▸ Exercise instructions
Retype, word for word, every line of the records below starting at the one that contains "export IMPL_cap_violations=0" and ending at the one that contains "lat_addr[5]$_DFFE_PN0P_ | lat_addr[5]$_DFFE_PN0P_ |"; include both of those lines and nothing more.
Top of Provided material
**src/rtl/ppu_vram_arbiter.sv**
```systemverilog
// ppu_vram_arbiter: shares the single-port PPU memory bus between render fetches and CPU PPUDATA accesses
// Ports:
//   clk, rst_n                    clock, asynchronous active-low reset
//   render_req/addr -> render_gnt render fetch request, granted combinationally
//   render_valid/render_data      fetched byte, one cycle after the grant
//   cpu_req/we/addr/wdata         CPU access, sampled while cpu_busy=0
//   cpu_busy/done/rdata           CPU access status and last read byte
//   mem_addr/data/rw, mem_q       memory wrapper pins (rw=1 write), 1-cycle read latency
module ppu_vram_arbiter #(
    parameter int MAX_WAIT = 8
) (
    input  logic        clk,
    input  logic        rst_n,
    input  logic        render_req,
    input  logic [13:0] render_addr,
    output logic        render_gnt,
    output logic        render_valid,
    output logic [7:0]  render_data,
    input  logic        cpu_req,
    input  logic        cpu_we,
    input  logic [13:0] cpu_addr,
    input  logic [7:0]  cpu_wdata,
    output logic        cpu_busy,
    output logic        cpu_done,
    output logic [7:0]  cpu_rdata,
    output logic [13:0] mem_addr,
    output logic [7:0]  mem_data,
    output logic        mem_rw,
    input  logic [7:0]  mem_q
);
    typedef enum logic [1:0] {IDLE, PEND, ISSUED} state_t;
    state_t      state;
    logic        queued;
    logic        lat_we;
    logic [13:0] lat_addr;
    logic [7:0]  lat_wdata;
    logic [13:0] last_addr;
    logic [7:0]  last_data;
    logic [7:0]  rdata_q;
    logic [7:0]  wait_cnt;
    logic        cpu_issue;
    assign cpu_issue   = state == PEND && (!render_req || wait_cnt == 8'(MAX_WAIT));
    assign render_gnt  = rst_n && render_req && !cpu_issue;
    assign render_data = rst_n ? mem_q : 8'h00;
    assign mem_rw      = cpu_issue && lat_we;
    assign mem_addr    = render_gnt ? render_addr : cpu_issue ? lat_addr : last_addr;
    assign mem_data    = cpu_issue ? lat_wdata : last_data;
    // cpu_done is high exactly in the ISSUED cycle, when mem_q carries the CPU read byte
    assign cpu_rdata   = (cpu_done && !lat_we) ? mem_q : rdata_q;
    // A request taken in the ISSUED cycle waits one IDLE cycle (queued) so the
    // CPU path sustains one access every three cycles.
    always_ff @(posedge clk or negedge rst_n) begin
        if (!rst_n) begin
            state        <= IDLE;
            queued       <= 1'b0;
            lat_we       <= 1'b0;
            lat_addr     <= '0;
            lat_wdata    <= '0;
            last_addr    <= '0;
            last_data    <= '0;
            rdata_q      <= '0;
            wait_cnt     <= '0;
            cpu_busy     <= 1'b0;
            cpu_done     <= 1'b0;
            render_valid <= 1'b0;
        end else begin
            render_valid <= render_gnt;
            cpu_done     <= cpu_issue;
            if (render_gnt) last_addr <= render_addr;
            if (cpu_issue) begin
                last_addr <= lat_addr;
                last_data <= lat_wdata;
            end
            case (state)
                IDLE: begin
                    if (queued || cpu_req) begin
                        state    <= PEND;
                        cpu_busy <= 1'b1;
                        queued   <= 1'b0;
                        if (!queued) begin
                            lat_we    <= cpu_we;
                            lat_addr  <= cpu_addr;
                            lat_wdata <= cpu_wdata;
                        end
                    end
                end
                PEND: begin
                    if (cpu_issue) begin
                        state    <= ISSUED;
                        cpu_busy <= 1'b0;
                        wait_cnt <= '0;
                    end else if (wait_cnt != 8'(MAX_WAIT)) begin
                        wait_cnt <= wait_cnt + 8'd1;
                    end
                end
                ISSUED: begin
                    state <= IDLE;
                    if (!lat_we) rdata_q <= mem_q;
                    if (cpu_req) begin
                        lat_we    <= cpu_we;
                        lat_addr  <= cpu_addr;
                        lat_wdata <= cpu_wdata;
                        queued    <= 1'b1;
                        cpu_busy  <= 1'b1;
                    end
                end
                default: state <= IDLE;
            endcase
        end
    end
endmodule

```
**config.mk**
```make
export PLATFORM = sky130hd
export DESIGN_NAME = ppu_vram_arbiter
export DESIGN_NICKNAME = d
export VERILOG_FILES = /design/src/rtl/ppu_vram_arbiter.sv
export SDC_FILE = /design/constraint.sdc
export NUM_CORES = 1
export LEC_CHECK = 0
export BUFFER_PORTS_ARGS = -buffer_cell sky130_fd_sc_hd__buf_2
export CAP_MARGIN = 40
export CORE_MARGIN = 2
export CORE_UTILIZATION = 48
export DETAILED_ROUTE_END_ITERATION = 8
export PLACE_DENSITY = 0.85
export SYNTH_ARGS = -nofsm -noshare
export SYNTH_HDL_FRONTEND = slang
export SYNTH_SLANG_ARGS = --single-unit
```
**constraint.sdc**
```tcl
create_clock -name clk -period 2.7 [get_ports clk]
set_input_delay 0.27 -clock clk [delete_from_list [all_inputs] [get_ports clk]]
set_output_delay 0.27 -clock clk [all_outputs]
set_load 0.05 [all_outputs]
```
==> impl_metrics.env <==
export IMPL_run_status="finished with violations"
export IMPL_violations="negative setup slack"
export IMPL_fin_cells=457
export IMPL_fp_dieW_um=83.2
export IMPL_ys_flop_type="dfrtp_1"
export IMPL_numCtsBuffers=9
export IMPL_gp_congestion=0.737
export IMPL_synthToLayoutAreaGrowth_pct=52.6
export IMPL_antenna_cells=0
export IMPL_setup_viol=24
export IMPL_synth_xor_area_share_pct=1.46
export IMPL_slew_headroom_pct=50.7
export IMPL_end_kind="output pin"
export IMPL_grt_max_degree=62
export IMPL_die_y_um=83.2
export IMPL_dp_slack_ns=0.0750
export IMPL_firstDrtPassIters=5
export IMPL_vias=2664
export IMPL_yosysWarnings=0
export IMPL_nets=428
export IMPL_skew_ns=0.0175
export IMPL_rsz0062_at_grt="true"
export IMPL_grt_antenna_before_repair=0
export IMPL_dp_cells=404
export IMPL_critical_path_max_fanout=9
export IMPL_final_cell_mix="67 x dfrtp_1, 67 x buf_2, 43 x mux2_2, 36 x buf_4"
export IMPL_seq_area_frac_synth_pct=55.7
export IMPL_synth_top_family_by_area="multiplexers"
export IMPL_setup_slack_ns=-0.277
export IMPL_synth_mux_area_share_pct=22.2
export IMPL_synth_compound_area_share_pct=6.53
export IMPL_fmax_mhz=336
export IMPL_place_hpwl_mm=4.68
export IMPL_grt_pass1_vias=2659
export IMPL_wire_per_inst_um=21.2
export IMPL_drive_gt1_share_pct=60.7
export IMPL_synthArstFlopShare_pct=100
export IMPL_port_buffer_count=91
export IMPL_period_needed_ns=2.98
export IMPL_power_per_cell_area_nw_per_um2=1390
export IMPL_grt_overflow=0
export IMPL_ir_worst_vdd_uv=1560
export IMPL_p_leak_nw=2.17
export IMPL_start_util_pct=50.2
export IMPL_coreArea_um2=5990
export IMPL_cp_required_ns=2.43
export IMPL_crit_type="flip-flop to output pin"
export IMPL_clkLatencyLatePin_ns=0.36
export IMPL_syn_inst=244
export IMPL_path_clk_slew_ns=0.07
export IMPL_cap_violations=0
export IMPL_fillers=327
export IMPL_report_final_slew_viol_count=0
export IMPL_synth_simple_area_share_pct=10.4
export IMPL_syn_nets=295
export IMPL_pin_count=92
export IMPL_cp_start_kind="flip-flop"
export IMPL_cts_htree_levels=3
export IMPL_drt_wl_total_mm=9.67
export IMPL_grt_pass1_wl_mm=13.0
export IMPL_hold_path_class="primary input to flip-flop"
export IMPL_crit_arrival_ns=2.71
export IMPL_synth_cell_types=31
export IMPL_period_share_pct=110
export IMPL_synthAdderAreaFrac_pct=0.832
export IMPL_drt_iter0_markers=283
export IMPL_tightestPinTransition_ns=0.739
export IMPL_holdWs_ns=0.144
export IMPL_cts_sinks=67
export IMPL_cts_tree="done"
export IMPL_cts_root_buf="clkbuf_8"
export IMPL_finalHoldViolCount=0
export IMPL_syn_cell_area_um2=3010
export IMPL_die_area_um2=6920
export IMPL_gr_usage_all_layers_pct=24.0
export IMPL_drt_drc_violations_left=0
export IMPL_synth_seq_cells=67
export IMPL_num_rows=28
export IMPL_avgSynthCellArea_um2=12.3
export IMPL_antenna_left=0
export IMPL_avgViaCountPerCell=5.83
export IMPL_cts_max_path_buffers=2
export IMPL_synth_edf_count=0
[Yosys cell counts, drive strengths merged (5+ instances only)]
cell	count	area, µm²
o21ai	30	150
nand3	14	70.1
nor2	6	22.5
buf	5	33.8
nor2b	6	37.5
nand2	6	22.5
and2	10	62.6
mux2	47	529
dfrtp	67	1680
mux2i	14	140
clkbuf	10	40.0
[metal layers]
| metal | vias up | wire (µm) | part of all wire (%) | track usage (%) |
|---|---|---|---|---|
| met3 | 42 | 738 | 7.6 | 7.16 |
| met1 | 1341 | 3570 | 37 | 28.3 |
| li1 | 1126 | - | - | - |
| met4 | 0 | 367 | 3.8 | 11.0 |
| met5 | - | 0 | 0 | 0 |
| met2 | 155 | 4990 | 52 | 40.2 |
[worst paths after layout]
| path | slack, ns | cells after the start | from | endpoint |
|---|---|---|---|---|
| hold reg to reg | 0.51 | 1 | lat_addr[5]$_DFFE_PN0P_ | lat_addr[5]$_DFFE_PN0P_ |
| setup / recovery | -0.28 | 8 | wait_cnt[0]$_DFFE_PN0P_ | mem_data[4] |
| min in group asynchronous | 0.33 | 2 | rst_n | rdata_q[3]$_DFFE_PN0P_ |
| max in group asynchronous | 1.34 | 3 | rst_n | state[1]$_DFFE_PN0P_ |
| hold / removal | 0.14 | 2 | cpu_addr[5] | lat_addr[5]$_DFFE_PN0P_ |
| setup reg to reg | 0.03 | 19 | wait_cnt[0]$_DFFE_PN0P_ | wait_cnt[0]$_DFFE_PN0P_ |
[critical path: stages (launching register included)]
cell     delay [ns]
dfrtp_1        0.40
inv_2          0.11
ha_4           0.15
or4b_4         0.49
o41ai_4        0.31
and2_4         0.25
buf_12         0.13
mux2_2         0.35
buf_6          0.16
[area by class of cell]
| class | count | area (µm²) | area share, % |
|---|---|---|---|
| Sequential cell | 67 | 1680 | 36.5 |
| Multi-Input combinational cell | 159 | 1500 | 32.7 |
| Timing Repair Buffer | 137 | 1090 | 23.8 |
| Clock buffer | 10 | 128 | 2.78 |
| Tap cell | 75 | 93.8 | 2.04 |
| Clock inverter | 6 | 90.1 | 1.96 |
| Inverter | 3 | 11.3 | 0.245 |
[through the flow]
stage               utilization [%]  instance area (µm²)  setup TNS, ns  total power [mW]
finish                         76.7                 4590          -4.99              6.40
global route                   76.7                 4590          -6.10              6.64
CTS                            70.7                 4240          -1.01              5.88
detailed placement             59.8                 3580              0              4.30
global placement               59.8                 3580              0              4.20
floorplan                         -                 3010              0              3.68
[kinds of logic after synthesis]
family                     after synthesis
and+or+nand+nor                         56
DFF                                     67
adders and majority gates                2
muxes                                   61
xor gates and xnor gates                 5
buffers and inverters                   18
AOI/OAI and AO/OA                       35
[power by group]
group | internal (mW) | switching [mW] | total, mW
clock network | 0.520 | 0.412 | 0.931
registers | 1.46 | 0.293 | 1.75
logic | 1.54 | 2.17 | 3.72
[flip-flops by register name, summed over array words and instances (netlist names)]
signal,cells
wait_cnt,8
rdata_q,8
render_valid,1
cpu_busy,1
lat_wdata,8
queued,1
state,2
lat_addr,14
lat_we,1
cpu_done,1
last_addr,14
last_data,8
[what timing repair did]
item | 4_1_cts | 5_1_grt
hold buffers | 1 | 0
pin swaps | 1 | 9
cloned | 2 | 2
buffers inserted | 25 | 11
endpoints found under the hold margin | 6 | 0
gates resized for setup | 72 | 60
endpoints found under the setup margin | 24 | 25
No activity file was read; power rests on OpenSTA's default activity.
Bottom of Provided material
▸ Response area
export IMPL_cap_violations=0
export IMPL_fillers=327
export IMPL_report_final_slew_viol_count=0
export IMPL_synth_simple_area_share_pct=10.4
export IMPL_syn_nets=295
export IMPL_pin_count=92
export IMPL_cp_start_kind="flip-flop"
export IMPL_cts_htree_levels=3
export IMPL_drt_wl_total_mm=9.67
export IMPL_grt_pass1_wl_mm=13.0
export IMPL_hold_path_class="primary input to flip-flop"
export IMPL_crit_arrival_ns=2.71
export IMPL_synth_cell_types=31
export IMPL_period_share_pct=110
export IMPL_synthAdderAreaFrac_pct=0.832
export IMPL_drt_iter0_markers=283
export IMPL_tightestPinTransition_ns=0.739
export IMPL_holdWs_ns=0.144
export IMPL_cts_sinks=67
export IMPL_cts_tree="done"
export IMPL_cts_root_buf="clkbuf_8"
export IMPL_finalHoldViolCount=0
export IMPL_syn_cell_area_um2=3010
export IMPL_die_area_um2=6920
export IMPL_gr_usage_all_layers_pct=24.0
export IMPL_drt_drc_violations_left=0
export IMPL_synth_seq_cells=67
export IMPL_num_rows=28
export IMPL_avgSynthCellArea_um2=12.3
export IMPL_antenna_left=0
export IMPL_avgViaCountPerCell=5.83
export IMPL_cts_max_path_buffers=2
export IMPL_synth_edf_count=0
[Yosys cell counts, drive strengths merged (5+ instances only)]
cell	count	area, µm²
o21ai	30	150
nand3	14	70.1
nor2	6	22.5
buf	5	33.8
nor2b	6	37.5
nand2	6	22.5
and2	10	62.6
mux2	47	529
dfrtp	67	1680
mux2i	14	140
clkbuf	10	40.0
[metal layers]
| metal | vias up | wire (µm) | part of all wire (%) | track usage (%) |
|---|---|---|---|---|
| met3 | 42 | 738 | 7.6 | 7.16 |
| met1 | 1341 | 3570 | 37 | 28.3 |
| li1 | 1126 | - | - | - |
| met4 | 0 | 367 | 3.8 | 11.0 |
| met5 | - | 0 | 0 | 0 |
| met2 | 155 | 4990 | 52 | 40.2 |
[worst paths after layout]
| path | slack, ns | cells after the start | from | endpoint |
|---|---|---|---|---|
| hold reg to reg | 0.51 | 1 | lat_addr[5]$_DFFE_PN0P_ | lat_addr[5]$_DFFE_PN0P_ |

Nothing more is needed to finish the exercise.